BEGIN

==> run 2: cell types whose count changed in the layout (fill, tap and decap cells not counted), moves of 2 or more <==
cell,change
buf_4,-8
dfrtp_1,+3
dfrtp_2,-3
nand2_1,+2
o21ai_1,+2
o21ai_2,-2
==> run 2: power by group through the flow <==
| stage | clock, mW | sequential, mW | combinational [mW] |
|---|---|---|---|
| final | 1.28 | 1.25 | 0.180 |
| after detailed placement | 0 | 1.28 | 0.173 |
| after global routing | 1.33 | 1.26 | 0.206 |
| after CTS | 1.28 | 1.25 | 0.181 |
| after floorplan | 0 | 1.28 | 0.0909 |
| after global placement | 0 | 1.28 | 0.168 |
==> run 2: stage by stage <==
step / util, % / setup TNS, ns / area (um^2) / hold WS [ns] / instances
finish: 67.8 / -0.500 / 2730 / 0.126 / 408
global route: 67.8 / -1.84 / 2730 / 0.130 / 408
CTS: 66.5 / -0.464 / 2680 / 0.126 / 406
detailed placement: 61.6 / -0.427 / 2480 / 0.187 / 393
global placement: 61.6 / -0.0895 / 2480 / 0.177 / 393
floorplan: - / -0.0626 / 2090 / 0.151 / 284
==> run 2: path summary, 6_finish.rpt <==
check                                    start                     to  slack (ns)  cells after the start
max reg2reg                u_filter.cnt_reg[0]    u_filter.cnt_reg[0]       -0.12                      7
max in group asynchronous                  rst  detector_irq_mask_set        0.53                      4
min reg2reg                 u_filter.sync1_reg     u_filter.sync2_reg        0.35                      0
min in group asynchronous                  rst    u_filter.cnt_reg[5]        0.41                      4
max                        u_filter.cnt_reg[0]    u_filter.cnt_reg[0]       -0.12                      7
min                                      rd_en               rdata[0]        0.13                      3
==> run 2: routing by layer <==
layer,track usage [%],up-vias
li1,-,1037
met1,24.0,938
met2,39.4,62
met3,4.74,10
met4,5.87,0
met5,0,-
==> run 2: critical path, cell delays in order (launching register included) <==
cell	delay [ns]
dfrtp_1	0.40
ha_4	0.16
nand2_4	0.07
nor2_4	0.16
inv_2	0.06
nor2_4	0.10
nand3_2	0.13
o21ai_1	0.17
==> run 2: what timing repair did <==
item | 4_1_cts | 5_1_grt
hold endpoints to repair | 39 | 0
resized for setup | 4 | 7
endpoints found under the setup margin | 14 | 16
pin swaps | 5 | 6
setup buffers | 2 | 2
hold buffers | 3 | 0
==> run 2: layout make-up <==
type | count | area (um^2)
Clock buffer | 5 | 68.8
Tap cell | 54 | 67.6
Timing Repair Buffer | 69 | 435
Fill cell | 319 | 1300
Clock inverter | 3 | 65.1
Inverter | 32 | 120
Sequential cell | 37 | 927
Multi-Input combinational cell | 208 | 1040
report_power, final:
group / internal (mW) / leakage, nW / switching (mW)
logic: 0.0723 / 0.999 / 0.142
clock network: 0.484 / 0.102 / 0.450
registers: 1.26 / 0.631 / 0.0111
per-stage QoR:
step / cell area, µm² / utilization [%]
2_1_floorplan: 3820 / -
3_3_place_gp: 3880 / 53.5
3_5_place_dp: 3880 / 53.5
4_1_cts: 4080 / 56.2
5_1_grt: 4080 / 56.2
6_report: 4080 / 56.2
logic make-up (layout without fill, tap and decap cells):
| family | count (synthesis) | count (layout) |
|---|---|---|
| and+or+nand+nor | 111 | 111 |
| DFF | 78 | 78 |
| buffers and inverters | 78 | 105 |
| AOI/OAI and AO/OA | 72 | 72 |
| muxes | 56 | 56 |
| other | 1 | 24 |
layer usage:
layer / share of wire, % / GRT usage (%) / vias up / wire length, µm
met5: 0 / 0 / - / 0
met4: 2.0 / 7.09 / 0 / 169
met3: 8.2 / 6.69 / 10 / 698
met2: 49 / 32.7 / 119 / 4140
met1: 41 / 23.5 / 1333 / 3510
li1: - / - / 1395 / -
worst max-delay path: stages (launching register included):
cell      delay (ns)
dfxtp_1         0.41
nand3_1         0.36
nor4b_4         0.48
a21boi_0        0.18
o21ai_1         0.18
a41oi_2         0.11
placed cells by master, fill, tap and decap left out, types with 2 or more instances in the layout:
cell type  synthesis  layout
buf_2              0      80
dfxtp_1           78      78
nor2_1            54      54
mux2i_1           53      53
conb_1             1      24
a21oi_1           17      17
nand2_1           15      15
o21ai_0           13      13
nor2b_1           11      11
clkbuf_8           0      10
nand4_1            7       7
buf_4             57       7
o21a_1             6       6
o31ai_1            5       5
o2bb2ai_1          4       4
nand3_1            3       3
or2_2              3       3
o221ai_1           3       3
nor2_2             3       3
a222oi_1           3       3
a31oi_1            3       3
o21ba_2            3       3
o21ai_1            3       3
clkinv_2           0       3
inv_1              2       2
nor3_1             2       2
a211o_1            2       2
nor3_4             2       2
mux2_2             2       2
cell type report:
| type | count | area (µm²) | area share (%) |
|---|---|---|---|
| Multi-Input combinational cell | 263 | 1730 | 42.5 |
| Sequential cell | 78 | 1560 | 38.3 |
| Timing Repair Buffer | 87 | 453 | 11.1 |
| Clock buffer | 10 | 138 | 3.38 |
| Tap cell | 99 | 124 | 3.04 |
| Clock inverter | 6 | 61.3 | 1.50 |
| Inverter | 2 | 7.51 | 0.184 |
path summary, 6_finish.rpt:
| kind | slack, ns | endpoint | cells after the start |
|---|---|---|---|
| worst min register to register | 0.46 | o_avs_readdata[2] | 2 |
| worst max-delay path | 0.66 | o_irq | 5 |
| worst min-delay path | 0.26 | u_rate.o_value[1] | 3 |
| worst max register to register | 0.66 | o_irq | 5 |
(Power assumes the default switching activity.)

END
BEGIN

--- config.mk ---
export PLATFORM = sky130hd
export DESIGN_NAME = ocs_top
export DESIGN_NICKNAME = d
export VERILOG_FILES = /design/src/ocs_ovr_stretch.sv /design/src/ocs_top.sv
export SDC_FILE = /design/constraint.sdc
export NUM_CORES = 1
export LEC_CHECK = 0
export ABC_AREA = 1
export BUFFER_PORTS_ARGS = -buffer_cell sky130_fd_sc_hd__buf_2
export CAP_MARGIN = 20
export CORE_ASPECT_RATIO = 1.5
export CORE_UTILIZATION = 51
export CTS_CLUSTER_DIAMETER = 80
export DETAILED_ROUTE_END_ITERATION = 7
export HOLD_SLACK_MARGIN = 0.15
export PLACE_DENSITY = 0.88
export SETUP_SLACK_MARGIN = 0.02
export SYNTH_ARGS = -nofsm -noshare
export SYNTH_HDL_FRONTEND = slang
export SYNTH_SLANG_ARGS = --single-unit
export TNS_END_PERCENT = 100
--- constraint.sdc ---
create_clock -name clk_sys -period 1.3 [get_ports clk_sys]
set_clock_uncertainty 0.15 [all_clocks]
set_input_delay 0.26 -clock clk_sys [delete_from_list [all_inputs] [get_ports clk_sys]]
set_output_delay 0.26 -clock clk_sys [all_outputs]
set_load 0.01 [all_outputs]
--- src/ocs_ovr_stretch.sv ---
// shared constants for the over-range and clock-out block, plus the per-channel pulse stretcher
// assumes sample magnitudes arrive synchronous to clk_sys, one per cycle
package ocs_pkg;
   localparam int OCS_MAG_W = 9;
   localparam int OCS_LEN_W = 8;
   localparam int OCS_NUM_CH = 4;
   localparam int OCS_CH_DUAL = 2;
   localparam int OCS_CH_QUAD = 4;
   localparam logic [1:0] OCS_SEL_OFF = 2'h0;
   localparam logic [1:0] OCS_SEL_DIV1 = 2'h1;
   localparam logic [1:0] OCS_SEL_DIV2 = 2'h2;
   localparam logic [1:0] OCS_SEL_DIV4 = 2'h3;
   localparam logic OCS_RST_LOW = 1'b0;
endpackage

END

§ Problem description: Reproduce word for word the material above, starting with the line that has "run 2: cell" and stopping after the line that has "min in group".

§ Output below:
==> run 2: cell types whose count changed in the layout (fill, tap and decap cells not counted), moves of 2 or more <==
cell,change
buf_4,-8
dfrtp_1,+3
dfrtp_2,-3
nand2_1,+2
o21ai_1,+2
o21ai_2,-2
==> run 2: power by group through the flow <==
| stage | clock, mW | sequential, mW | combinational [mW] |
|---|---|---|---|
| final | 1.28 | 1.25 | 0.180 |
| after detailed placement | 0 | 1.28 | 0.173 |
| after global routing | 1.33 | 1.26 | 0.206 |
| after CTS | 1.28 | 1.25 | 0.181 |
| after floorplan | 0 | 1.28 | 0.0909 |
| after global placement | 0 | 1.28 | 0.168 |
==> run 2: stage by stage <==
step / util, % / setup TNS, ns / area (um^2) / hold WS [ns] / instances
finish: 67.8 / -0.500 / 2730 / 0.126 / 408
global route: 67.8 / -1.84 / 2730 / 0.130 / 408
CTS: 66.5 / -0.464 / 2680 / 0.126 / 406
detailed placement: 61.6 / -0.427 / 2480 / 0.187 / 393
global placement: 61.6 / -0.0895 / 2480 / 0.177 / 393
floorplan: - / -0.0626 / 2090 / 0.151 / 284
==> run 2: path summary, 6_finish.rpt <==
check                                    start                     to  slack (ns)  cells after the start
max reg2reg                u_filter.cnt_reg[0]    u_filter.cnt_reg[0]       -0.12                      7
max in group asynchronous                  rst  detector_irq_mask_set        0.53                      4
min reg2reg                 u_filter.sync1_reg     u_filter.sync2_reg        0.35                      0
min in group asynchronous                  rst    u_filter.cnt_reg[5]        0.41                      4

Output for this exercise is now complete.